Ferrocene derivatives of desmuramyl peptide: Synthesis, conformational properties, and interactions with NOD2 receptor

Abstract

Desmuramyl peptide (DMP, l-alanyl-d-isoglutamine) activates the nucleotide-binding oligomerization-domain-containing protein 2 (NOD2) receptor and stimulates the immune response. Herein, we report the design, synthesis, and structural evaluation of the first ferrocene-containing DMPs. The incorporation of the turn-inducing ferrocene scaffolds into peptides often leads to improved conformational stability and biological activity of the resulting peptidomimetics. We have prepared ester-linked (3a/3b) and amide-linked (4a/4b) DMP derivatives containing methylene spacers of different lengths.

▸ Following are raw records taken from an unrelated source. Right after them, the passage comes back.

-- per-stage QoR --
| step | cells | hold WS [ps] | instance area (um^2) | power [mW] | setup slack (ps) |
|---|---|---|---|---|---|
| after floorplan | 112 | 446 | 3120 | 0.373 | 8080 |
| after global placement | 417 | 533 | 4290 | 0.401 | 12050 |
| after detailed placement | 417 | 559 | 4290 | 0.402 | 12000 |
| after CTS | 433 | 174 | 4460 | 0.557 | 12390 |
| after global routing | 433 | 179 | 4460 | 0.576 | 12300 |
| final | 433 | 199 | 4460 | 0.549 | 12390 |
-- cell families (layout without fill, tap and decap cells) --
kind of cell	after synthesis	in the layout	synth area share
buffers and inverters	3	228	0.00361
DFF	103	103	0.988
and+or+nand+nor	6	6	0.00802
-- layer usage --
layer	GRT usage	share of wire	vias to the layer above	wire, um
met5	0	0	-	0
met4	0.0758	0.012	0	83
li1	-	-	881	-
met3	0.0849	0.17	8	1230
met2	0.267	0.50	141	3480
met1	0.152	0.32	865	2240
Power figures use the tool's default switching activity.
File: src/logic/dataCache_cfg.svh
`ifndef DATACACHE_CFG_SVH
`define DATACACHE_CFG_SVH

// Byte address width of both buses
`define DC_ADDR_BITS 32

// Sets per way and 32-bit words per line
`define DC_SETS 16
`define DC_WORDS 4

// Address field widths
`define DC_INDEX_BITS ($clog2(`DC_SETS))
`define DC_WORD_BITS ($clog2(`DC_WORDS))
`define DC_OFFSET_BITS (`DC_WORD_BITS + 2)
`define DC_TAG_BITS (`DC_ADDR_BITS - `DC_INDEX_BITS - `DC_OFFSET_BITS)

`endif

File: src/logic/dataCachePkg.sv
`include "dataCache_cfg.svh"

package dataCachePkg;

  // One tag store entry per way and set
  typedef struct packed {
    logic valid;
    logic dirty;
    logic [`DC_TAG_BITS-1:0] tag;
  } tagEntry;

  // A full cache line, word 0 at the lowest address
  typedef logic [`DC_WORDS-1:0][31:0] lineData;

  typedef logic [`DC_INDEX_BITS-1:0] setIndex;
  typedef logic [`DC_WORD_BITS-1:0] wordIndex;

  // Controller states
  typedef enum logic [2:0] {
    idle,
    lookup,
    writeBack,
    refill,
    respond,
    uncached,
    flushScan,
    flushWrite
  } ctrlState;

endpackage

Experimental structural characterization indicated the presence of an intramolecular hydrogen bond (IHB) forming a ten-membered ring (β-turn) as a folding motif in DMP, and that the type of linker and the length of the alkyl spacer have no significant effect on the IHB patterning. In all derivatives, the α-amide group of isoGln acts as a hydrogen bond donor in β-turns. Docking studies were also performed, which allowed us to investigate the intricate atomic-level interactions between ferrocene derivatives and the target NOD2 receptor. The docking study indicated that derivatives with shorter alkyl spacers are better accommodated in the NOD2 binding site and form stronger interactions with amino acid residues within the binding pocket that are important for MDP binding. The α-amide group of isoGln contributes most to good positioning and hydrogen bond formation within the NOD2 binding pocket.